アンコールワットの光と陰。

ロン島へ行く前に立ち寄ったアンコールワット。
シェムリアップ空港からホテルに向かうタクシーの中で「明日はアンコールワットに行くんだろ?俺が連れて行ってやる」と電話番号を書いた紙を渡される。
ノープランだったので、とりあえずお断りしてホテルで情報収集。
ホテルでチャーターしてもらう方が若干安かったので、翌日アンコールワットに行くことにした。

ホテルで呼んでもらったタクシーの運ちゃんは50代くらいの男性で、なかなか良さそうな人。
途中SIMカード購入と両替に付き合ってもらい、いざアンコールワットへ。
特に下調べもしてないため、行きたい場所の希望もなく、運ちゃんのおまかせで巡ってもらうことにした。

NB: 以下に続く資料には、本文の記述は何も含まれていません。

File: src/rtl/adc_scan_ctrl.sv
// adc_scan_ctrl: frame sequencer for two banks of serial ADCs (pot and current).
// One FSM drives both banks. Each frame holds conv high, clocks out 16 bits
// MSB-first on sclk, then spends one cycle adding the words to per-axis
// accumulators. After 2^AVG_LOG2 contributing frames the averaged words are
// registered and the matching ready signal pulses. The pot bank only takes
// part in every POT_DECIM-th frame.
//
// Ports:
//   clkadc    - sole clock, rising edge
//   reset     - asynchronous, active-low
//   enable    - run frames back-to-back while high; finish current frame when low
//   sclk[1:2] - serial clocks, [1] pot bank, [2] current bank (idle low)
//   conv[1:2] - convert strobes, [1] pot bank, [2] current bank
//   miso      - [NUM_AXES-1:0] pot axes, upper NUM_AXES bits current axes
//   cur/pot   - averaged words, axis n at [16n+15:16n]
//   cur_ready - one-cycle pulse when cur updates
//   pot_ready - one-cycle pulse when pot updates
//   frame_cnt - completed-frame counter, wraps
module adc_scan_ctrl #(
  parameter int unsigned NUM_AXES  = 4,
  parameter int unsigned SCLK_HALF = 2,
  parameter int unsigned CONV_CYC  = 160,
  parameter int unsigned AVG_LOG2  = 0,
  parameter int unsigned POT_DECIM = 1
) (
  input  logic                    clkadc,
  input  logic                    reset,
  input  logic                    enable,
  output logic [1:2]              sclk,
  output logic [1:2]              conv,
  input  logic [2*NUM_AXES-1:0]   miso,
  output logic [16*NUM_AXES-1:0]  cur,
  output logic                    cur_ready,
  output logic [16*NUM_AXES-1:0]  pot,
  output logic                    pot_ready,
  output logic [15:0]             frame_cnt
);

  localparam int unsigned AccW  = 16 + AVG_LOG2;
  localparam int unsigned ConvW = $clog2(CONV_CYC);
  localparam int unsigned HalfW = (SCLK_HALF > 1) ? $clog2(SCLK_HALF) : 1;
  localparam int unsigned DecW  = (POT_DECIM > 1) ? $clog2(POT_DECIM) : 1;
  localparam int unsigned AvgW  = (AVG_LOG2 > 0) ? AVG_LOG2 : 1;

  localparam logic [ConvW-1:0] ConvLast = ConvW'(CONV_CYC - 1);
  localparam logic [HalfW-1:0] HalfLast = HalfW'(SCLK_HALF - 1);
  localparam logic [DecW-1:0]  DecLast  = DecW'(POT_DECIM - 1);
  localparam logic [AvgW-1:0]  AvgLast  = AvgW'((1 << AVG_LOG2) - 1);

  typedef enum logic [1:0] {StIdle, StConv, StShift, StAcc} state_e;

  state_e state_q, state_d;

  // Sequencing counters: conv length, position inside an sclk half period,
  // and index of the half period (0..31) within the shift phase.
  logic [ConvW-1:0] conv_cnt_q, conv_cnt_d;
  logic [HalfW-1:0] half_cnt_q, half_cnt_d;
  logic [4:0]       half_idx_q, half_idx_d;

  logic [DecW-1:0] dec_q;
  logic [AvgW-1:0] cur_cnt_q;
  logic [AvgW-1:0] pot_cnt_q;

  logic [NUM_AXES-1:0][15:0]     cur_sr_q;
  logic [NUM_AXES-1:0][15:0]     pot_sr_q;
  logic [NUM_AXES-1:0][AccW-1:0] cur_acc_q;
  logic [NUM_AXES-1:0][AccW-1:0] pot_acc_q;
  logic [NUM_AXES-1:0][AccW-1:0] cur_sum;
  logic [NUM_AXES-1:0][AccW-1:0] pot_sum;
  logic [NUM_AXES-1:0][15:0]     cur_q;
  logic [NUM_AXES-1:0][15:0]     pot_q;

  logic        cur_ready_q;
  logic        pot_ready_q;
  logic [15:0] frame_q;

  logic pot_frame;
  logic conv_done;
  logic shift_done;
  logic sclk_high;
  logic sample;
  logic cur_done;
  logic pot_done;

  // Decimation counter at zero marks a frame in which the pot bank runs.
  assign pot_frame  = (dec_q == '0);
  assign conv_done  = (state_q == StConv) && (conv_cnt_q == ConvLast);
  assign shift_done = (state_q == StShift) && (half_idx_q == 5'd31) && (half_cnt_q == HalfLast);
  // Odd half periods are the high phases of sclk.
  assign sclk_high  = (state_q == StShift) && half_idx_q[0];
  // The first cycle of each high phase is the cycle in which sclk rises.
  assign sample     = sclk_high && (half_cnt_q == '0);
  assign cur_done   = (cur_cnt_q == AvgLast);
  assign pot_done   = (pot_cnt_q == AvgLast);

  always_comb begin
    conv[2] = (state_q == StConv);
    conv[1] = (state_q == StConv) && pot_frame;
    sclk[2] = sclk_high;
    sclk[1] = sclk_high && pot_frame;
  end

  assign cur       = cur_q;
  assign pot       = pot_q;
  assign cur_ready = cur_ready_q;
  assign pot_ready = pot_ready_q;
  assign frame_cnt = frame_q;

  // Next-state logic.
  always_comb begin
    state_d = state_q;
    unique case (state_q)
      StIdle:  if (enable) state_d = StConv;
      StConv:  if (conv_done) state_d = StShift;
      StShift: if (shift_done) state_d = StAcc;
      StAcc:   state_d = enable ? StConv : StIdle;
      default: state_d = StIdle;
    endcase
  end

  // Phase counters; they rest at zero outside their own state.
  always_comb begin
    conv_cnt_d = '0;
    half_cnt_d = '0;
    half_idx_d = '0;
    if ((state_q == StConv) && !conv_done) begin
      conv_cnt_d = conv_cnt_q + ConvW'(1);
    end
    if (state_q == StShift) begin
      if (half_cnt_q == HalfLast) begin
        half_cnt_d = '0;
        half_idx_d = half_idx_q + 5'd1;
      end else begin
        half_cnt_d = half_cnt_q + HalfW'(1);
        half_idx_d = half_idx_q;
      end
    end
  end

  // Accumulator plus the word just shifted in; sized so 2^AVG_LOG2 words cannot overflow.
  always_comb begin
    for (int n = 0; n < int'(NUM_AXES); n++) begin
      cur_sum[n] = cur_acc_q[n] + AccW'(cur_sr_q[n]);
      pot_sum[n] = pot_acc_q[n] + AccW'(pot_sr_q[n]);
    end
  end

  always_ff @(posedge clkadc or negedge reset) begin
    if (!reset) begin
      state_q    <= StIdle;
      conv_cnt_q <= '0;
      half_cnt_q <= '0;
      half_idx_q <= '0;
    end else begin
      state_q    <= state_d;
      conv_cnt_q <= conv_cnt_d;
      half_cnt_q <= half_cnt_d;
      half_idx_q <= half_idx_d;
    end
  end

  always_ff @(posedge clkadc or negedge reset) begin
    if (!reset) begin
      dec_q       <= '0;
      cur_cnt_q   <= '0;
      pot_cnt_q   <= '0;
      cur_sr_q    <= '0;
      pot_sr_q    <= '0;
      cur_acc_q   <= '0;
      pot_acc_q   <= '0;
      cur_q       <= '0;
      pot_q       <= '0;
      cur_ready_q <= 1'b0;
      pot_ready_q <= 1'b0;
      frame_q     <= '0;
    end else begin
      cur_ready_q <= 1'b0;
      pot_ready_q <= 1'b0;

      if (sample) begin
        for (int n = 0; n < int'(NUM_AXES); n++) begin
          cur_sr_q[n] <= {cur_sr_q[n][14:0], miso[NUM_AXES + n]};
          // Pot shifters stay frozen on frames where the pot bank is not clocked.
          if (pot_frame) begin
            pot_sr_q[n] <= {pot_sr_q[n][14:0], miso[n]};
          end
        end
      end

      if (state_q == StAcc) begin
        frame_q     <= frame_q + 16'd1;
        dec_q       <= (dec_q == DecLast) ? '0 : dec_q + DecW'(1);

        cur_cnt_q   <= cur_done ? '0 : cur_cnt_q + AvgW'(1);
        cur_ready_q <= cur_done;
        for (int n = 0; n < int'(NUM_AXES); n++) begin
          if (cur_done) begin
            cur_q[n]     <= cur_sum[n][AccW-1:AVG_LOG2];
            cur_acc_q[n] <= '0;
          end else begin
            cur_acc_q[n] <= cur_sum[n];
          end
        end

        if (pot_frame) begin
          pot_cnt_q   <= pot_done ? '0 : pot_cnt_q + AvgW'(1);
          pot_ready_q <= pot_done;
          for (int n = 0; n < int'(NUM_AXES); n++) begin
            if (pot_done) begin
              pot_q[n]     <= pot_sum[n][AccW-1:AVG_LOG2];
              pot_acc_q[n] <= '0;
            end else begin
              pot_acc_q[n] <= pot_sum[n];
            end
          end
        end
      end
    end
  end

endmodule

行ってみてわかったが、アンコールワットの遺跡群はとにかく広い。本当に広い。
基本的にツアー嫌いで自由に行動したいタイプなので、観光用のチャータータクシーなどお願いしたこともなく、パックツアーみたいで嫌だなと思っていたが、ここでは完全に正解。
各遺跡がとても歩ける距離になく、これを自力で移動するのは時間の無駄だし、暑さで途中で絶え死ぬ。
運ちゃんも慣れているので、「ここから入ってそのまま奥の出口から出たところで2時間後に待っている」というような敏腕ディレクター張りのアテンド。
「僕は映像だ写真だゆっくり撮りたいんだ」と最初わがまま言っていたけど、その所要時間も言っていたくらいでちょうどよかった。
途中でバテてくるし、よっぽど興味がある人以外は飽きてくるので、その辺もちゃんと計算されているようだ。

遺跡の詳しいことはウィキペディアを見て頂いた方が良いので割愛するが、サンセットスポットであるプレループまでのルートは完璧で、特にトラブルもなく巡ることができた。
僕はこの運ちゃんを気に入ったので、電話番号を聞いて、明日の空港送迎や、年明け後の空港のピックアップや、再度行ったアンコールワットなどもお願いした。

基本的にその国に着いて初めて会話を交わす民間人はタクシーであることが多く、その国の民度や信用度は大体そこで察する。

そして帰る間際、最後に運ちゃんがどうしても見て行って欲しい場所があると言って、僕を連れていった。
こういった場合は大抵、提携先の絹織物屋か、一体誰が買うのかわからない木彫りの置物屋で、一気に冷めることがほとんどだ。

だが、今回に限っては違っていた。

そこはキリングフィールドと呼ばれ、ポルポト時代に粛清の場となったところだった。
中には本物の人骨が生々しく展示され、その悲惨さを物語っていた。

そのせいで、この国ではほとんどの大人が息絶え、現在の国民平均年齢は24歳と異常に若い。(ちなみに日本の平均年齢は46歳で世界一位)
運ちゃんも初めて中まで一緒に付いて来て、自ら案内してくれた姿を見て、本当はアンコールワットではなく、ここを見て何か感じて欲しかったんじゃないかな、と思った。

なんとなく、今晩だけはお酒を控えた。